The current home-page table shows same-node utilization for prefill and decode:
| Workload | GPU (measured) | Honeycomb (target) | Evidence |
|---|---|---|---|
| LLM prefill (compute-bound) | 76,206 tok/s (100.0% of peak) | about 0.9×, comparable; MAC utilization ~89–91% | modeled |
| Decode, batch-1 (latency-bound) | 430 tok/s (0.6% of peak) | about 200× faster; weights stay resident, no memory wall | measured / modeled |
| Decode, batch-32 (throughput) | 8,523 tok/s (11.2% of peak) | about 9× faster; batching recovers some GPU throughput | measured / modeled |
GPU: RTX 2000 Ada, GPT-2, same-node. Percentages are computed from the book’s recorded constants.
That table is intentionally narrow. The next version of the performance page should show latency distributions, energy per token, and scaling curves, not only throughput.
Projection ladder
The defensible path from today to production has three rungs:
| Rung | Source | Website label |
|---|---|---|
| sky130 physical anchor | OpenLane routed reports over open sky130 cells and SRAM macros | recorded estimate |
| 22 nm test chip | measured frequency, voltage, power, shmoo, and workload counters from fabricated silicon | measured silicon |
| production node | projection from measured 22 nm data using stated density, voltage, SRAM, and frequency assumptions | projected |
The 22 nm chip should replace sky130 as the public PPA anchor as soon as bring-up produces stable measurements. The production-node page should then scale from measured 22 nm behavior, not directly from sky130.
Comparison stance
The comparisons should be selected to answer different questions:
- GPU serving: compare against H100/H200/B200/GB-class systems on TTFT, TPOT, p99 latency, throughput under latency SLO, joules/token, and cost per million tokens.
- Low-latency inference ASICs: compare against Groq-style LPU systems on deterministic latency, jitter, batch sensitivity, SRAM residency, and compiler-visible scheduling.
- Architecture-normalized view: compare tokens/sec/W, tokens/sec/mm^2, pJ/MAC, bytes moved per token, and realized utilization instead of raw peak TOPS.
Raw throughput still matters, but it should sit below latency, energy, and determinism. Honeycomb is not trying to be a denser GPU. It is trying to make a smaller, checkable, memory-resident compute fabric win the serving cases where GPUs are underutilized.
Next measurements
The vectorless-to-activity-driven step above is now done for the compute cell: idle, control, and kmac traces run through the routed netlist, and OpenROAD reports pJ/cycle and the power decomposition by workload. What remains before the 22 nm chip becomes the measurement source:
- pJ/mesh-hop needs the router and mesh through place-and-route; only the compute cell is routed today, so per-hop energy is not yet measurable.
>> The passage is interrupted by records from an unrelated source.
===== src/rtl/hslp_pipe.sv =====
// hslp_pipe: 3-stage approximate unsigned multiplier with per-quadrant modes (exact/truncate/zero), 3-cycle latency, full-pipeline stall on !out_ready.
// Optional HSLP_ERR_STAT_EN adds err_cnt, a saturating count of delivered results that differ from the exact product.
module hslp_pipe #(
  parameter int W     = 8,
  parameter int TRUNC = W/4
) (
  input  logic           clk,
  input  logic           rst,
  input  logic           in_valid,
  output logic           in_ready,
  input  logic [W-1:0]   a,
  input  logic [W-1:0]   b,
  input  logic           cfg_we,
  input  logic [7:0]     cfg_mode,
  output logic           out_valid,
  input  logic           out_ready,
  output logic [2*W-1:0] prod,
  output logic           busy
`ifdef HSLP_ERR_STAT_EN
  ,
  output logic [15:0]    err_cnt
`endif
);

  localparam int H = W/2;
  localparam logic [W:0]   ONE      = (W+1)'(1);
  localparam logic [W:0]   LOW_ONES = (ONE << TRUNC) - ONE;
  localparam logic [W-1:0] TMASK    = ~LOW_ONES[W-1:0];

  function automatic logic [W-1:0] apply_mode(input logic [W-1:0] q, input logic [1:0] m);
    case (m)
      2'b01:   apply_mode = q & TMASK;
      2'b10:   apply_mode = '0;
      default: apply_mode = q;
    endcase
  endfunction

  logic [7:0]     r_mode;
  logic           r1_vld, r2_vld, r3_vld;
  logic [W-1:0]   r1_a, r1_b;
  logic [7:0]     r1_mode;
  logic [W-1:0]   r2_hh, r2_hl, r2_lh, r2_ll;
  logic [2*W-1:0] r3_prod;

  logic           w_adv;
  logic [H-1:0]   w_ah, w_al, w_bh, w_bl;
  logic [W-1:0]   w_hh, w_hl, w_lh, w_ll;
  logic [2*W-1:0] w_sum;

  // Single global enable: the whole pipe freezes while the output is blocked.
  assign w_adv     = !(r3_vld && !out_ready);
  assign in_ready  = w_adv;
  assign busy      = r1_vld | r2_vld | r3_vld;
  assign out_valid = r3_vld;
  assign prod      = r3_prod;

  assign w_ah = r1_a[W-1:H];
  assign w_al = r1_a[H-1:0];
  assign w_bh = r1_b[W-1:H];
  assign w_bl = r1_b[H-1:0];

  assign w_ll = apply_mode(W'(w_al) * W'(w_bl), r1_mode[1:0]);
  assign w_lh = apply_mode(W'(w_al) * W'(w_bh), r1_mode[3:2]);
  assign w_hl = apply_mode(W'(w_ah) * W'(w_bl), r1_mode[5:4]);
  assign w_hh = apply_mode(W'(w_ah) * W'(w_bh), r1_mode[7:6]);

  assign w_sum = ((2*W)'(r2_hh) << W)
               + (((2*W)'(r2_hl) + (2*W)'(r2_lh)) << H)
               + (2*W)'(r2_ll);

  // Mode changes only while the pipe is empty and nothing is being offered.
  always_ff @(posedge clk or posedge rst) begin
    if (rst) begin
      r_mode <= 8'h00;
    end else if (cfg_we && !busy && !in_valid) begin
      r_mode <= cfg_mode;
    end
  end

  always_ff @(posedge clk or posedge rst) begin
    if (rst) begin
      r1_vld  <= 1'b0;
      r1_a    <= '0;
      r1_b    <= '0;
      r1_mode <= 8'h00;
      r2_vld  <= 1'b0;
      r2_hh   <= '0;
      r2_hl   <= '0;
      r2_lh   <= '0;
      r2_ll   <= '0;
      r3_vld  <= 1'b0;
      r3_prod <= '0;
    end else if (w_adv) begin
      r1_vld  <= in_valid;
      if (in_valid) begin
        r1_a    <= a;
        r1_b    <= b;
        r1_mode <= r_mode;
      end
      r2_vld  <= r1_vld;
      r2_hh   <= w_hh;
      r2_hl   <= w_hl;
      r2_lh   <= w_lh;
      r2_ll   <= w_ll;
      r3_vld  <= r2_vld;
      r3_prod <= w_sum;
    end
  end

`ifdef HSLP_ERR_STAT_EN
  logic [2*W-1:0] r2_exact;
  logic           r3_err;
  logic [15:0]    r_err_cnt;

  assign err_cnt = r_err_cnt;

  always_ff @(posedge clk or posedge rst) begin
    if (rst) begin
      r2_exact <= '0;
      r3_err   <= 1'b0;
    end else if (w_adv) begin
      r2_exact <= (2*W)'(r1_a) * (2*W)'(r1_b);
      r3_err   <= (w_sum != r2_exact);
    end
  end

  always_ff @(posedge clk or posedge rst) begin
    if (rst) begin
      r_err_cnt <= 16'h0000;
    end else if (r3_vld && out_ready && r3_err && (r_err_cnt != 16'hFFFF)) begin
      r_err_cnt <= r_err_cnt + 16'h0001;
    end
  end
`endif

endmodule


===== config.mk =====
export PLATFORM = sky130hd
export DESIGN_NAME = hslp_pipe
export DESIGN_NICKNAME = d
export VERILOG_FILES = /design/src/rtl/hslp_pipe.sv
export SDC_FILE = /design/constraint.sdc
export NUM_CORES = 1
export LEC_CHECK = 0
export CORE_UTILIZATION = 44
export CTS_CLUSTER_DIAMETER = 100
export DETAILED_ROUTE_END_ITERATION = 16
export MAX_ROUTING_LAYER = met4
export PLACE_DENSITY = 0.68
export SYNTH_ARGS = -nofsm -noshare
export SYNTH_HDL_FRONTEND = slang
export SYNTH_SLANG_ARGS = --single-unit

===== constraint.sdc =====
create_clock -name clk -period 4.3 [get_ports clk]
set_input_delay 0.43 -clock clk [delete_from_list [all_inputs] [get_ports clk]]
set_output_delay 0.43 -clock clk [all_outputs]
set_load 0.02 [all_outputs]

==> summary.md, run 1 <==
| Metric | Value |
|---|---|
| Endpoints failing hold | 0 |
| CTS clk-pin slew, worst paths | 60 ps |
| FF-to-FF setup slack | 910 ps |
| Worst-margin pin slew | 962 ps |
| Wire length per cell | 14.3 µm |
| Max_cap viols | 0 |
| H-tree Lvls | 3 |
| Commonest non-fill, non-tap cells in the layout | dfrtp_1 (83), nand2_1 (79), ha_1 (69) |
| Share of layout cells above drive strength 1 | 9.03% |
| # fillers | 1164 |
| Reg2Reg Capture Point | prod[15] |
| Top FF cell, synth | dfrtp_1 |
| Die X | 116 µm |
| Syn nets | 682 |
| Fmax | 0.295 GHz |
| Routability Congestion | 0.822 |
| Site Rows | 41 |
| Critical Path RT | 4560 ps |
| RSZ-0062 raised after global routing | false |
| Pin count of the biggest net entering global routing | 60 |
| Overall power | 4.91 mW |
| # setup viols final | 0 |
| CTS tree | built |
| Ports | 48 |
| Average cell area after synthesis | 10.0 µm² |
| Pwr dens | 737 nW/µm² |
| Final worst path period need | 3390 ps |
| Area Growth Syn to Fin | 17.2% |
| DR vias/cell | 5.15 |
| Total Wirelength | 11300 µm |
| Post-Syn Instances | 566 |
| Reg area | 2080 µm² |
| Worst Reg-to-Reg Cells | 14 |
| Critical path capture point type | flip-flop |
| Clk root buf | clkbuf_16 |
| CP Class | flip-flop to flip-flop |
| Worst skew pair latency | 340 ps |
| Layout Cells excl Fill | 792 |
| Placed Cells | 777 |
| Synth async-reset ratio | 100% |
| Worst-path cell chain | ha_1, inv_1, fa_1, nor2b_1, o21ai_0, a21boi_0, o31ai_1, a21boi_0, ha_1, a21o_1, a2111oi_2, o2bb2ai_1, a21o_1, a31oi_1 |
| Drt pass-1 iters | 4 |
| Initial core utilization | 45.0% |
| Post-layout nets | 732 |
| Gr ovfl total | 0 |
| Worst-case clock skew | 4.61 ps |
| Synth cell types | 51 |
| GRT Total Usage | 19.4% |
| Min-delay src | prod[5] |
| Slew Limit Fails | 0 |
| Post-synthesis register bit count | 83 |
| Die area | 13400 µm² |
| Hold-fix buffer count after cts | 0 |
| CTS max path bufs | 2 |
| IR drop worst, VDD | 0.000361 V |
| Via count | 4076 |
| Core area | 12600 µm² |
| Worst R2R Start | r2_lh[0] |
| Hold Path Sink | prod[5] |
| Hold path cells | 2 |
| Min-Delay Path Class | flip-flop to flip-flop |
| Initial DRC Count | 129 |
| Commonest non-fill, non-tap cell in the layout | dfrtp_1 |
| Area occupied by multi-input gates | 3390 µm² |
| YS warnings | 0 |
| Largest delay contributor family on the critical path | compound AO/OA/AOI/OAI gates |
| Slowest stage cell, crit path | fa_1 |
| Clock buffer count from CTS | 9 |
| Diodes inserted | 0 |
| Sink Count | 83 |
| EDFF count, synth | 0 |
| Max stage delay on crit path | 410 ps |
| Post-CTS sizing | 0 |
| Synth Cell Area | 5680 µm² |
| Max-slew headroom | 35.8% |
| Final TNS setup | 0 ps |
| Post-DRT Antenna Nets | 0 |
| Crit share post-route | 78.7% |
| Post-CTS Setup Bufs | 0 |
| Post-synthesis sequential area ratio | 36.6% |
| Buf/Inv on CP | 1 |
| First-pass GRT wire length | 19400 µm |
| Setup crit start | r2_lh[0] |
| Total leakage power | 3.27 nW |
| Worst hold margin | 469 ps |
| Status | complete, no violations |
| DP HPWL | 8730 µm |
| Crit Path Max Fanout | 8 |
| Initial antenna violation count | 0 |
| Worst Setup Start Kind | flip-flop |
| Vias in the first global route | 4176 |
| Port Buffers | 47 |
| WP data arrival | 3650 ps |
| Vert. Die Dim | 116 µm |
| DRC viols | 0 |
==> power breakdown <==
part           total, mW  switching, mW  internal, mW
clock              0.823          0.304         0.519
sequential          1.38          0.263          1.11
combinational       2.71           1.44          1.27
==> state kept, by name, summed over array words and instances, names as in the netlist <==
| name | flops |
|---|---|
| out_valid | 1 |
| prod | 16 |
| r1_a | 8 |
| r1_b | 8 |
| r1_mode | 8 |
| r1_vld | 1 |
| r2_hh | 8 |
| r2_hl | 8 |
| r2_lh | 8 |
| r2_ll | 8 |
| r2_vld | 1 |
| r_mode | 8 |
==> Yosys cell counts, types with 4 or more instances <==
cell / count / area, µm²
fa_1: 18 / 360
and2_1: 50 / 313
o21ai_0: 36 / 180
nor2_1: 15 / 56.3
nor3b_1: 11 / 82.6
mux2_4: 8 / 120
ha_1: 69 / 863
nand2b_1: 5 / 31.3
mux2_2: 24 / 270
clkbuf_1: 5 / 18.8
xnor2_1: 12 / 105
xor2_1: 9 / 78.8
nand2_1: 79 / 297
nand3_1: 12 / 60.1
a21o_1: 16 / 120
dfrtp_1: 83 / 2080
o21ai_1: 4 / 20.0
a21oi_1: 23 / 115
inv_1: 43 / 161
==> stage by stage <==
stage	cell area (µm²)	setup WS, ps	utilization, %
after floorplan	5680	1240	-
after global placement	6340	1040	50.2
after detailed placement	6340	921	50.2
after CTS	6660	895	52.8
after global routing	6660	642	52.8
final	6660	914	52.8
==> worst min-delay path: stages, from the launching register on <==
cell	delay [ps]
dfrtp_1	340
nand2_1	50
nand2_1	50
==> layout make-up <==
type	count	share of cell area, %
repair buffers	51	7.52
flip-flops and latches	83	31.2
clock inverters	5	1.17
well taps	172	3.23
clock buffers	10	3.59
inverters	43	2.44
multi-input cells	428	50.9
==> cell families (layout without fill, tap and decap cells) <==
group                    Yosys count  count (layout)  synth area share [%]
multiplexers                      34              34                  7.22
AND/OR/NAND/NOR                  185             185                  16.7
adder cells (fa/ha/maj)           87              87                  21.5
flip-flops                        83              83                  36.6
buffers and inverters             55             109                  3.92
XOR/XNOR                          21              21                  3.24
AO/OA/AOI/OAI                    101             101                  10.8
==> routing by layer <==
metal	vias up	wire length, µm	global-route usage, %
li1	2036	-	-
met2	56	5600	32.9
met1	1965	5100	23.3
met5	-	0	-
met3	19	424	3.61
met4	0	179	6.50
==> worst max-delay path by stage <==
stage	to	slack [ps]	cells after the start
after floorplan	prod[15]	1240	14
after global placement	prod[15]	1040	14
after detailed placement	prod[15]	920	14
after CTS	prod[15]	890	14
after global routing	prod[15]	640	14
final	prod[15]	910	14
Power figures use the tool's default switching activity.
==> inputs of run 2 (changes only) <==
--- a/config.mk
+++ b/config.mk
@@ -9,7 +9,7 @@
 export CTS_CLUSTER_DIAMETER = 100
 export DETAILED_ROUTE_END_ITERATION = 16
 export MAX_ROUTING_LAYER = met4
-export PLACE_DENSITY = 0.68
+export PLACE_DENSITY = 0.71
 export SYNTH_ARGS = -nofsm -noshare
 export SYNTH_HDL_FRONTEND = slang
 export SYNTH_SLANG_ARGS = --single-unit
==> constraint.sdc (replaced) <==
create_clock -name clk -period 2.85 [get_ports clk]
set_input_delay 0.285 -clock clk [delete_from_list [all_inputs] [get_ports clk]]
set_output_delay 0.285 -clock clk [all_outputs]
set_load 0.02 [all_outputs]
==> summary.md, run 2 (synthesized netlist as in run 1, its figures left out) <==
| Metric | Value |
|---|---|
| Clk pwr share | 12.9% |
| Die X | 116 µm |
| Pin count of the biggest net entering global routing | 60 |
| Drt pass-1 iters | 4 |
| Status | finished, violations left |
| Area Growth Syn to Fin | 27.2% |
| Worst Reg-to-Reg Cells | 14 |
| Total leakage power | 3.52 nW |
| Worst Setup Start Kind | flip-flop |
| Max stage delay on crit path | 360 ps |
| Commonest non-fill, non-tap cell in the layout | dfrtp_1 |
| Failing checks | setup timing |
| NetSw | 3.47 mW |
| Slew Limit Fails | 0 |
| Vert. Die Dim | 116 µm |
| Seq pwr share | 24.4% |
| Slowest stage cell, crit path | dfrtp_1 |
| Critical Path RT | 3120 ps |
| Crit Path Max Fanout | 3 |
| Share of layout cells above drive strength 1 | 23.1% |
| Min-Delay Path Class | primary input to async pin |
| IR drop worst, VDD | 0.000587 V |
| Commonest non-fill, non-tap cells in the layout | dfrtp_1 (79), nand2_1 (73), ha_1 (63) |
| Post-layout nets | 779 |
| Hold-fix buffer count after cts | 0 |
| Buf/Inv on CP | 1 |
| Final worst-path setup slack | -33.6 ps |
| Placed Cells | 812 |
| Initial core utilization | 45.0% |
| CP Class | flip-flop to flip-flop |
| Post-DRT Antenna Nets | 0 |
| Area occupied by multi-input gates | 3620 µm² |
| Ports | 48 |
| CTS clk-pin slew, worst paths | 60 ps |
| FF-to-FF setup slack | -30 ps |
| Setup crit start | r2_hl[0] |
| DRC viols | 0 |
| Layout Cells excl Fill | 840 |
| Max reg flops | 16 |
| Worst-path cell chain | ha_2, inv_2, fa_2, nor2b_2, o21ai_2, a21boi_2, o21ai_2, a21boi_2, ha_4, a21o_1, a2111oi_4, o2bb2ai_2, a21o_1, a31oi_1 |
| Core area | 12600 µm² |
| CTS tree | built |
| Initial antenna violation count | 0 |
| Fmax | 0.347 GHz |
| CP Depth | 14 |
| Worst-case clock skew | 8.41 ps |
| WP data arrival | 3150 ps |
| # fillers | 1109 |
| Gr ovfl total | 0 |
| # setup viols final | 2 |
| Pwr dens | 1160 nW/µm² |
| Diodes inserted | 0 |
| GRT Total Usage | 21.0% |
| Total Wirelength | 12700 µm |
| Initial DRC Count | 159 |
| Pint | 4.91 mW |
| Sink Count | 83 |
| Worst skew pair latency | 340 ps |
| Final TNS setup | -38.6 ps |
| Critical path capture point type | flip-flop |
| Max-slew headroom | 57.3% |
| Max_cap viols | 0 |
| Endpoints failing hold | 0 |
| Logic pwr share | 62.6% |
| Wire length per cell | 15.1 µm |
| Worst-margin pin slew | 640 ps |
| Die area | 13400 µm² |
| Largest delay contributor family on the critical path | compound AO/OA/AOI/OAI gates |
| RSZ-0062 raised after global routing | true |
| Routability Congestion | 0.929 |
| Via count | 4415 |
| Reg2Reg Capture Point | prod[15] |
| Final worst path period need | 2880 ps |
| Crit share post-route | 101% |
| Vias in the first global route | 4490 |
| DP HPWL | 9500 µm |
| H-tree Lvls | 3 |
| Sw Share | 41.4% |
| CP endpoint | prod[15] |
| Site Rows | 41 |
| First-pass GRT wire length | 20900 µm |
| Worst R2R Start | r2_hl[0] |
| Reg area | 2080 µm² |
| Clk root buf | clkbuf_16 |
| Clock buffer count from CTS | 9 |
| CTS max path bufs | 2 |
| Port Buffers | 47 |
| DR vias/cell | 5.26 |
[run 2: changes by cell type in the layout (fill, tap and decap cells not counted), sizes merged]
cell,before,now
buf,4,51
bufinv,2,0
clkinvlp,1,3
clkinv,3,4
[run 2: routing by layer]
metal	GRT usage, %	share of wire (%)	wire length (µm)
met3	3.29	2.5	315
met5	-	0	0
met4	8.97	2.6	325
met1	25.0	44	5580
met2	35.3	51	6490
[run 2: layout make-up]
type / count / share of cell area [%]
Tap cell: 172 / 2.98
Sequential cell: 83 / 28.8
Multi-Input combinational cell: 428 / 50.1
Clock inverter: 6 / 0.571
Clock buffer: 10 / 3.31
Timing Repair Buffer: 98 / 12.0
Inverter: 43 / 2.25
[run 2: per-stage QoR]
stage | cell area (µm²) | hold slack (ps) | util (%) | worst slack, ps | power (mW)
finish | 7230 | 332 | 57.3 | -33.6 | 8.37
floorplan | 5680 | 434 | - | -47.7 | 5.07
global placement | 6620 | 452 | 52.4 | -143 | 6.45
detailed placement | 6620 | 456 | 52.4 | -306 | 6.65
CTS | 7010 | 343 | 55.6 | -105 | 7.95
global route | 7230 | 406 | 57.3 | -202 | 9.13
[run 2: worst min-delay path by stage]
| stage | end | cells after the start | from | slack (ps) |
|---|---|---|---|---|
| floorplan | r_mode[0] | 1 | cfg_mode[0] | 430 |
| global route | r1_vld | 2 | rst | 410 |
| detailed placement | prod[4] | 2 | prod[4] | 460 |
| global placement | prod[3] | 2 | prod[3] | 450 |
| CTS | r1_vld | 2 | rst | 340 |
| finish | r1_b[0] | 2 | rst | 330 |
[run 2: what timing repair did]
item,in CTS,in global routing
setup buffers,5,7
pin swaps,16,22
gates resized for setup,17,44
setup endpoints to repair,12,20
[run 2: power groups by stage]
stage | combinational, mW | sequential (mW) | clock, mW
finish | 5.24 | 2.05 | 1.08
global route | 5.86 | 2.11 | 1.16
CTS | 4.81 | 2.03 | 1.11
detailed placement | 4.60 | 2.05 | 0
global placement | 4.43 | 2.02 | 0
floorplan | 2.97 | 2.09 | 0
- Corner spread on activity power: only a TT SRAM library exists, so the activity numbers are nom-TT only.
- Clock-gated and pipelined variants, to show the residency and control overhead coming down rather than just noting that it dominates.
- Load/store and decode-shaped traces, extending the workload matrix beyond the datapath.
Those numbers will still be estimates, but they are workload-specific estimates. That is the right intermediate step before the 22 nm test chip becomes the measurement source.